At that time the Province's Admistration division are listed below:

Location 

The province was bordered by Karachi (within the Federal Capital Territory after 1948) and the princely states of Las Bela and Kalat on the west.  To the north were the provinces of Baluchistan and West Punjab.  The province bordered the princely state of Bahawalpur on the northeast and it enclosed on three sides the princely state of Khairpur.  The Indian states of Rajasthan and Gujarat were beyond its borders to the east and south.  On the southwest lay the Arabian Sea, with the Sind's coastline consisting entirely of river deltas, including the Indus River Delta up to Sind's border with the city of Karachi, now the capital of present-day Sindh.

History 

Sindh was first settled by the Indus Valley civilization and Mohenjo-daro, as early as 1750 BC. It had Greek influence during its history after the expansion of the Macedonian Empire, and developed trade with surrounding regions. Several Sunni Muslim and Rajput kingdoms were set up there, beginning with the Rai Dynasty and ending with the Arghuns. The Mughal Empire conquered Sindh under the rule of Akbar in the year 1591. Soon after the coming of European companies, in particular the East India Company, the Mughal hold on the area loosened, and in 1843 Sindh became part of the British India and its Bombay Presidency. Soon, it became the Sind Province.

1936–1947 
On 1st April 1936, Sind was separated from Bombay Presidency to get the status of a province  and the provincial capital was settled in Karachi. Hyderabad division was formed on the place of Sind division.

1947–1955 
Following a resolution in the Sindh Legislative Assembly about joining Pakistan, with the independence and Partition of India in August 1947 Sindh became part of Pakistan. 

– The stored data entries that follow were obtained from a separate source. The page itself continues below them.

File: src/rtl/id_ex_stage.sv
// ID/EX pipeline register with operand selection for the ALU.
// Holds one decoded instruction, resolves RAW hazards by forwarding from
// EX/MEM and MEM/WB, and stalls IF/ID on load-use hazards.
// Build option: FORWARDING_EN enables the bypass muxes; without it every RAW
// hazard against EX or MEM stalls instead.
module id_ex_stage
  import mips_pkg::*;
#(
  parameter int unsigned DATA_W = 32,
  parameter int unsigned REG_AW = 5
) (
  input  logic              clk,
  input  logic              reset,
  input  logic              flush,
  input  logic              id_valid,
  input  logic [DATA_W-1:0] id_readData1,
  input  logic [DATA_W-1:0] id_readData2,
  input  logic [DATA_W-1:0] id_signExtImm,
  input  logic [REG_AW-1:0] id_rs,
  input  logic [REG_AW-1:0] id_rt,
  input  logic [REG_AW-1:0] id_rd,
  input  logic [3:0]        id_aluControl,
  input  logic [4:0]        id_shamt,
  input  logic              id_aluSrc,
  input  logic              id_regDst,
  input  logic              id_memRead,
  input  logic              id_memWrite,
  input  logic              id_regWrite,
  input  logic              id_memToReg,
  input  logic              mem_regWrite,
  input  logic [REG_AW-1:0] mem_writeReg,
  input  logic [DATA_W-1:0] mem_aluResult,
  input  logic              wb_regWrite,
  input  logic [REG_AW-1:0] wb_writeReg,
  input  logic [DATA_W-1:0] wb_writeData,
  output logic              stall,
  output logic              ex_valid,
  output logic [DATA_W-1:0] ex_input1,
  output logic [DATA_W-1:0] ex_input2,
  output logic [3:0]        ex_aluControl,
  output logic [4:0]        ex_shamt,
  output logic [REG_AW-1:0] ex_writeReg,
  output logic [DATA_W-1:0] ex_memWriteData,
  output logic              ex_memRead,
  output logic              ex_memWrite,
  output logic              ex_regWrite,
  output logic              ex_memToReg
);

  logic              valid_q;
  logic [REG_AW-1:0] rs_q;
  logic [REG_AW-1:0] rt_q;
  logic [REG_AW-1:0] wreg_q;
  logic [DATA_W-1:0] rdata1_q;
  logic [DATA_W-1:0] rdata2_q;
  logic [DATA_W-1:0] imm_q;
  logic [3:0]        aluctl_q;
  logic [4:0]        shamt_q;
  logic              alusrc_q;
  logic              memread_q;
  logic              memwrite_q;
  logic              regwrite_q;
  logic              memtoreg_q;

  logic              bubble;
  logic [REG_AW-1:0] id_wreg;
  logic [DATA_W-1:0] fwd_rs;
  logic [DATA_W-1:0] fwd_rt;
  logic              ex_hits_id;
  logic              load_use;
  logic              raw_stall;

  assign id_wreg = id_regDst ? id_rd : id_rt;
  assign bubble  = flush | stall;

  // Pipeline register: reset, then flush/stall bubble, then normal load.
  always_ff @(posedge clk) begin
    if (reset || bubble) begin
      valid_q    <= 1'b0;
      rs_q       <= '0;
      rt_q       <= '0;
      wreg_q     <= '0;
      rdata1_q   <= '0;
      rdata2_q   <= '0;
      imm_q      <= '0;
      aluctl_q   <= '0;
      shamt_q    <= '0;
      alusrc_q   <= 1'b0;
      memread_q  <= 1'b0;
      memwrite_q <= 1'b0;
      regwrite_q <= 1'b0;
      memtoreg_q <= 1'b0;
    end else begin
      valid_q    <= id_valid;
      rs_q       <= id_rs;
      rt_q       <= id_rt;
      wreg_q     <= id_wreg;
      rdata1_q   <= id_readData1;
      rdata2_q   <= id_readData2;
      imm_q      <= id_signExtImm;
      aluctl_q   <= id_aluControl;
      shamt_q    <= id_shamt;
      alusrc_q   <= id_aluSrc;
      // An empty ID slot must never carry side-effecting controls into EX.
      memread_q  <= id_memRead  & id_valid;
      memwrite_q <= id_memWrite & id_valid;
      regwrite_q <= id_regWrite & id_valid;
      memtoreg_q <= id_memToReg & id_valid;
    end
  end

  forward_mux #(
    .DATA_W (DATA_W),
    .REG_AW (REG_AW)
  ) u_fwd_rs (
    .src           (rs_q),
    .reg_data      (rdata1_q),
    .mem_regWrite  (mem_regWrite),
    .mem_writeReg  (mem_writeReg),
    .mem_aluResult (mem_aluResult),
    .wb_regWrite   (wb_regWrite),
    .wb_writeReg   (wb_writeReg),
    .wb_writeData  (wb_writeData),
    .data          (fwd_rs)
  );

  forward_mux #(
    .DATA_W (DATA_W),
    .REG_AW (REG_AW)
  ) u_fwd_rt (
    .src           (rt_q),
    .reg_data      (rdata2_q),
    .mem_regWrite  (mem_regWrite),
    .mem_writeReg  (mem_writeReg),
    .mem_aluResult (mem_aluResult),
    .wb_regWrite   (wb_regWrite),
    .wb_writeReg   (wb_writeReg),
    .wb_writeData  (wb_writeData),
    .data          (fwd_rt)
  );

  // Load-use detection: a load in EX whose destination ID is about to read.
  always_comb begin
    ex_hits_id = (wreg_q != REG_AW'(REG_ZERO)) && ((wreg_q == id_rs) || (wreg_q == id_rt));
    load_use   = valid_q & memread_q & ex_hits_id;
  end

`ifdef FORWARDING_EN
  assign raw_stall = 1'b0;
`else
  logic ex_raw;
  logic mem_raw;

  // Without bypass, any pending producer in EX or MEM blocks the ID reader.
  always_comb begin
    ex_raw    = valid_q & regwrite_q & ex_hits_id;
    mem_raw   = mem_regWrite && (mem_writeReg != REG_AW'(REG_ZERO)) &&
                ((mem_writeReg == id_rs) || (mem_writeReg == id_rt));
    raw_stall = ex_raw | mem_raw;
  end
`endif

  // Flush kills the ID instruction anyway, so it overrides any stall request.
  always_comb begin
    stall = ~flush & id_valid & (load_use | raw_stall);
  end

  // EX-facing outputs; controls gated by valid so bubbles are inert.
  always_comb begin
    ex_valid        = valid_q;
    ex_input1       = fwd_rs;
    ex_input2       = alusrc_q ? imm_q : fwd_rt;
    ex_memWriteData = fwd_rt;
    ex_aluControl   = aluctl_q;
    ex_shamt        = shamt_q;
    ex_writeReg     = wreg_q;
    ex_memRead      = memread_q  & valid_q;
    ex_memWrite     = memwrite_q & valid_q;
    ex_regWrite     = regwrite_q & valid_q;
    ex_memToReg     = memtoreg_q & valid_q;
  end

endmodule
[config.mk]
export PLATFORM = sky130hd
export DESIGN_NAME = keypad_scan_ctrl
export DESIGN_NICKNAME = d
export VERILOG_FILES = /design/src/rtl/keypad_pkg.sv /design/src/rtl/keypad_debounce.sv /design/src/rtl/keypad_scan_ctrl.sv
export SDC_FILE = /design/constraint.sdc
export NUM_CORES = 1
export LEC_CHECK = 0
export CORE_MARGIN = 3
export CORE_UTILIZATION = 50
export CTS_CLUSTER_DIAMETER = 150
export DETAILED_ROUTE_END_ITERATION = 10
export PLACE_DENSITY = 0.68
export SETUP_SLACK_MARGIN = 0.3
export SLEW_MARGIN = 25
export SYNTH_ARGS = -nofsm -noshare
export SYNTH_HDL_FRONTEND = slang
export SYNTH_SLANG_ARGS = --single-unit
[constraint.sdc]
create_clock -name clk -period 3.2 [get_ports clk]
set_clock_uncertainty 0.15 [all_clocks]
set_input_delay 0.8 -clock clk [delete_from_list [all_inputs] [get_ports clk]]
set_output_delay 0.8 -clock clk [all_outputs]
set_load 0.01 [all_outputs]
[src/rtl/keypad_pkg.sv]
// keypad_pkg: shared types and helpers for the 4x4 keypad scan controller.
//   FIRST_COLUMN  column drive pattern for column index 0
//   wait_state_t  states of the wait-for-key sequencer
//   key_of()      (column index, row bit) -> key index
//   lsb4()        index of the lowest set bit in a 4-bit vector
package keypad_pkg;

  localparam logic [3:0] FIRST_COLUMN = 4'b1000;

  typedef enum logic [1:0] {
    IDLE,
    ARMED,
    HOLD,
    DONE
  } wait_state_t;

  // row_bit + 4*(3-col); for a 2-bit col, 3-col is just ~col
  function automatic logic [3:0] key_of(input logic [1:0] col, input logic [1:0] row_bit);
    return {~col, row_bit};
  endfunction

  // Returns 3 for an all-zero input; callers only use it when some bit is set
  function automatic logic [1:0] lsb4(input logic [3:0] v);
    if (v[0])      return 2'd0;
    else if (v[1]) return 2'd1;
    else if (v[2]) return 2'd2;
    else           return 2'd3;
  endfunction

endpackage

[src/rtl/keypad_debounce.sv]
// keypad_debounce: debounce state for a single key.
//   clk, rst   clock, asynchronous active-high reset
//   sample_en  high on the cycle this key's column is sampled
//   raw        sampled key state, 1 = closed
//   stable     debounced key state
//   rise/fall  high on the sample cycle where stable is about to flip 0->1 / 1->0
module keypad_debounce #(
  parameter int DEBOUNCE_SCANS = 4
) (
  input  logic clk,
  input  logic rst,
  input  logic sample_en,
  input  logic raw,
  output logic stable,
  output logic rise,
  output logic fall
);

  localparam int CW = (DEBOUNCE_SCANS > 1) ? $clog2(DEBOUNCE_SCANS) : 1;
  localparam logic [CW-1:0] LAST = CW'(DEBOUNCE_SCANS - 1);

  logic [CW-1:0] r_cnt;
  logic          r_stable;
  logic          w_flip;

  assign w_flip = sample_en && (raw != r_stable) && (r_cnt == LAST);

  always_ff @(posedge clk or posedge rst) begin
    if (rst) begin
      r_cnt    <= '0;
      r_stable <= 1'b0;
    end else if (sample_en) begin
      if (raw == r_stable) begin
        r_cnt <= '0;
      end else if (r_cnt == LAST) begin
        r_stable <= raw;
        r_cnt    <= '0;
      end else begin
        r_cnt <= r_cnt + 1'b1;
      end
    end
  end

  assign stable = r_stable;
  assign rise   = w_flip & raw;
  assign fall   = w_flip & ~raw;

endmodule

On 11 December 1954, the Sindh Legislative Assembly voted by 100 to 4 in favour of the One Unit policy announced by Prime Minister Chaudhry Mohammad Ali, and Sindh was merged into the new province of West Pakistan in 14 October 1955.

Demographics 
By the time of independence in 1947 Sindh had a Muslim majority for centuries but there were significant minorities of Hindus throughout the province. In 1947 due to communal tensions and partition two million Muslim refugees forced to flee to Pakistan while  most Hindus fled to India.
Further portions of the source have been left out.